Dari waktu yang telah disepakati, pelaku bukannya mengembalikan uang jasa yg tidak pernah ada, malah mengirim surat somasi melalui pengacara dari Karawaci dengan tuduhan korban telah melakukan perampasan mobil, yang pada akhirnya korban mengembalikan unit kendaraan dan melayangkan 2 kali somasi ke pelaku dan tidak pernah di jawab.

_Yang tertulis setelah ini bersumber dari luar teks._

Source: an optimization exercise on an open RTL-to-GDS flow (aim: small area, a short achievable clock period and few clock cycles per item). Production flows keep margins and buffers that such runs may drop. At most, simulation tests tie the RTL to the original design; equivalence was not proved.

Setup of cedar:
==> flow/design.v (excerpt) <==
module qmx_unit (
    input  wire        clk,
    input  wire        rst_n,       
    input  wire        in_valid,
    output wire        in_ready,
    input  wire [31:0] in_data,     
    input  wire        in_act,      
    input  wire [3:0]  in_fmt,      
    input  wire        in_rz,       
    output wire        out_valid,
    input  wire        out_ready,
    output wire [31:0] out_word,    
    output wire        out_we       
);
==> flow/config.mk <==
export PLATFORM = sky130hd
export DESIGN_NAME = qmx_unit
export DESIGN_NICKNAME = qmx_unit
export VERILOG_FILES = /design/flow/design.v
export SDC_FILE = /design/flow/constraint.sdc
export NUM_CORES = 4
export LEC_CHECK = 0
export ABC_AREA = 1
export CAP_MARGIN = 20
export CORE_MARGIN = 2
export CORE_UTILIZATION = 40
export CTS_CLUSTER_DIAMETER = 100
export CTS_CLUSTER_SIZE = 24
export SLEW_MARGIN = 20
==> flow/constraint.sdc <==
create_clock -name core_clock -period 18.0 [get_ports {clk}]
set_input_delay 3.6000 -clock core_clock [delete_from_list [all_inputs] [get_ports {clk}]]
set_output_delay 3.6000 -clock core_clock [all_outputs]
set_load 0.01 [all_outputs]
standard.sh (not shown) runs the stock make flow with config.mk's settings and CLKGATE_MAP_FILE= SYNTH_SCRIPT=/design/flow/synth_recipe.tcl, a recipe that flattens the netlist after the stock synthesis.
==> flow/flow/run.sh <==
#!/bin/bash
set -euo pipefail
export BUFFER_PORTS_ARGS="-buffer_cell sky130_fd_sc_hd__buf_2"
export SETUP_SLACK_MARGIN=$(cat flow/setup_margin)
bash standard.sh > standard.log 2>&1
==> flow/flow/setup_margin <==
13.2
Testbench counts of cedar, summed over its fixed seeds: cycles 33,040, blocks 1,024.
--- input diff cedar..zinc ---
-- flow/design.v --
<<< cedar, line 1
module qmx_lane (
    input  wire [17:0] ent,
    input  wire [2:0]  c,          
    input  wire        rz,
    input  wire [8:0]  mxs,
    output wire        we,
    output wire [19:0] word        
>>> zinc, line 1
module qmx_lane (
    input  wire [17:0] ent,
    input  wire [5:0]  fh,         
    input  wire        rz,
    input  wire [8:0]  mxs,
    input  wire        nan_blk,    
    input  wire        inf_blk,    
    output wire        we,
    output wire [19:0] word        
<<< cedar, line 39
    wire [8:0] L   = ent[16:8];
    wire [7:0] F   = ent[7:0];
    wire       f43 = (c == 3'b000), f52 = (c == 3'b001), f32 = (c == 3'b010);
    wire       f23 = (c == 3'b011), f21 = (c == 3'b100);
    wire       is_int = (c == 3'b101);
    wire       nan_blk = (c == 3'b110);
    wire       inf_blk = (c == 3'b111);
    wire       m1  = f21;                   
    wire       m2  = f52 || f32;            
>>> zinc, line 41
    wire [8:0] L   = ent[16:8];
    wire [7:0] F   = ent[7:0];
    wire       f43 = fh[0], f52 = fh[1], f32 = fh[2], f23 = fh[3], f21 = fh[4];
    wire       is_int = fh[5];
    wire       m1  = f21;                   
    wire       m2  = f52 || f32;            
<<< cedar, line 93
    wire       lost  = (L != 9'd0) && !nrm && (n == 8'd0) && !up;
    wire [7:0] code  = mxs[7:0] - cb;
    wire       spec  = c[2] && c[1];
    assign we   = (L != 9'h1FF);
    assign word = spec ? {2'b00, inf_blk, nan_blk, 8'hFF, 8'h00}
                       : {clamp, lost, 2'b00, code, elem};
endmodule
>>> zinc, line 92
    wire       lost  = (L != 9'd0) && !nrm && (n == 8'd0) && !up;
    wire [7:0] code  = mxs[7:0] - cb;
    wire       spec  = nan_blk || inf_blk;
    assign we   = (L != 9'h1FF);
    assign word = spec ? {2'b00, inf_blk && !nan_blk, nan_blk, 8'hFF, 8'h00}
                       : {clamp, lost, 2'b00, code, elem};
endmodule
<<< cedar, line 143
    reg  [4:0]  ol;                 
    reg         pend;               
    reg  [2:0]  i_c;  reg i_rz;  reg [8:0] i_mx;                       
    reg  [2:0]  o_c;  reg o_rz;  reg [8:0] o_mx;                       
    reg         s_v;
    reg  [17:0] s_e;
>>> zinc, line 142
    reg  [4:0]  ol;                 
    reg         pend;               
    reg  [2:0]  i_f;  reg i_rz;  reg [8:0] i_mx;  reg i_nan, i_inf;    
    reg  [5:0]  o_fh; reg o_rz;  reg [8:0] o_mx;  reg o_nan, o_inf;    
    reg         s_v;
    reg  [17:0] s_e;
<<< cedar, line 246
    wire [8:0] i_base    = d_first ? {3'd0, w_fl} : i_mx;
    wire [8:0] n_mx      = (d_mxs > i_base) ? d_mxs : i_base;
    wire       n_nan     = d_nan || (!d_first && i_c == 3'b110);
    wire       n_inf     = d_inf || (!d_first && i_c == 3'b111);
    wire [2:0] n_c       = n_nan ? 3'b110 : n_inf ? 3'b111 : wf;
    wire       sw        = (done || pend) && s_take;
    wire       xf        = !full || !e_olm_q;
>>> zinc, line 245
    wire [8:0] i_base    = d_first ? {3'd0, w_fl} : i_mx;
    wire [8:0] n_mx      = (d_mxs > i_base) ? d_mxs : i_base;
    wire       n_nan     = d_nan || (!d_first && i_nan);
    wire       n_inf     = d_inf || (!d_first && i_inf);
    function [5:0] fdec(input [2:0] ff);
        case (ff)
            3'b000:  fdec = 6'b000001;      
            3'b001:  fdec = 6'b000010;      
            3'b010:  fdec = 6'b000100;      
            3'b011:  fdec = 6'b001000;      
            3'b100:  fdec = 6'b010000;      
            default: fdec = 6'b100000;      
        endcase
    endfunction
    wire       sw        = (done || pend) && s_take;
    wire       xf        = !full || !e_olm_q;
<<< cedar, line 304
    always @(posedge clk) begin
        if (wr) begin
            i_c <= n_c;  i_rz <= wrz;  i_mx <= n_mx;
        end
        if (sw) begin
            if (done) begin
                o_c <= n_c;  o_rz <= wrz;  o_mx <= n_mx;
            end else begin
                o_c <= i_c;  o_rz <= i_rz; o_mx <= i_mx;
            end
        end
>>> zinc, line 312
    always @(posedge clk) begin
        if (wr) begin
            i_f <= wf;  i_rz <= wrz;  i_mx <= n_mx;  i_nan <= n_nan;  i_inf <= n_inf;
        end
        if (sw) begin
            if (done) begin
                o_fh <= fdec(wf);  o_rz <= wrz;  o_mx <= n_mx;   o_nan <= n_nan;  o_inf <= n_inf;
            end else begin
                o_fh <= fdec(i_f); o_rz <= i_rz; o_mx <= i_mx;  o_nan <= i_nan;  o_inf <= i_inf;
            end
        end
<<< cedar, line 318
    qmx_lane u_lane (
        .ent     (s_e),
        .c       (o_c),
        .rz      (o_rz),
        .mxs     (o_mx),
        .we      (l_we),
        .word    (l_w)
>>> zinc, line 326
    qmx_lane u_lane (
        .ent     (s_e),
        .fh      (o_fh),
        .rz      (o_rz),
        .mxs     (o_mx),
        .nan_blk (o_nan),
        .inf_blk (o_inf),
        .we      (l_we),
        .word    (l_w)
==> run notes <==
- zinc: full flow OK, the timing, DRC and antenna checks passed
- Endpoint of the worst setup timing path = out_word[13]: zinc; endpoint of the worst setup timing path = out_word[18]: cedar
- STATUS worst-case setup margin in the final layout: zinc loses against cedar
- For the multi-input gate area in the final layout, zinc came in 44 µm² lower than cedar did.
- zinc vs. cedar: switching part of the total stayed essentially flat; post-CTS setup buffer count decreased by 1 relative to the old numbers; final setup skew +0.026 ns; tightest slew margin relative to the limit saw a decrease.
- | routed wire length | zinc vs cedar | 370 µm lower |
- zinc -> cedar: number of optimization iterations in the first detailed-route pass delta 0, exact match
- Compare cedar and zinc | design area higher: zinc
- Per the comparison of zinc with cedar, multiplexer area fraction after synthesis has remained practically unchanged, DRC violations left has remained practically unchanged.
Only the layout flow was run in zinc; the RTL was not checked for function there.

Berdasarkan surat somasi, pelaku di anggap tidak beritikad baik untuk menyelesaikan masalah atas kerugian yang di alami korban, maka pada bln september kemarin korban melaporkan pelaku dengan pasal 372 – 378, dan tidak menutup kemungkinan ada pengembangan di pasal 379a.   “barangsiapa membuat pencahariannya atau kebiasaannya membeli barang-barang dengan maksud supaya ia sendiri atau orang lain mendapat barang-barang itu dengan tidak melunaskan sama sekali pembayarannya, dihukum penjara selama-lamanya empat tahun.” [] Red.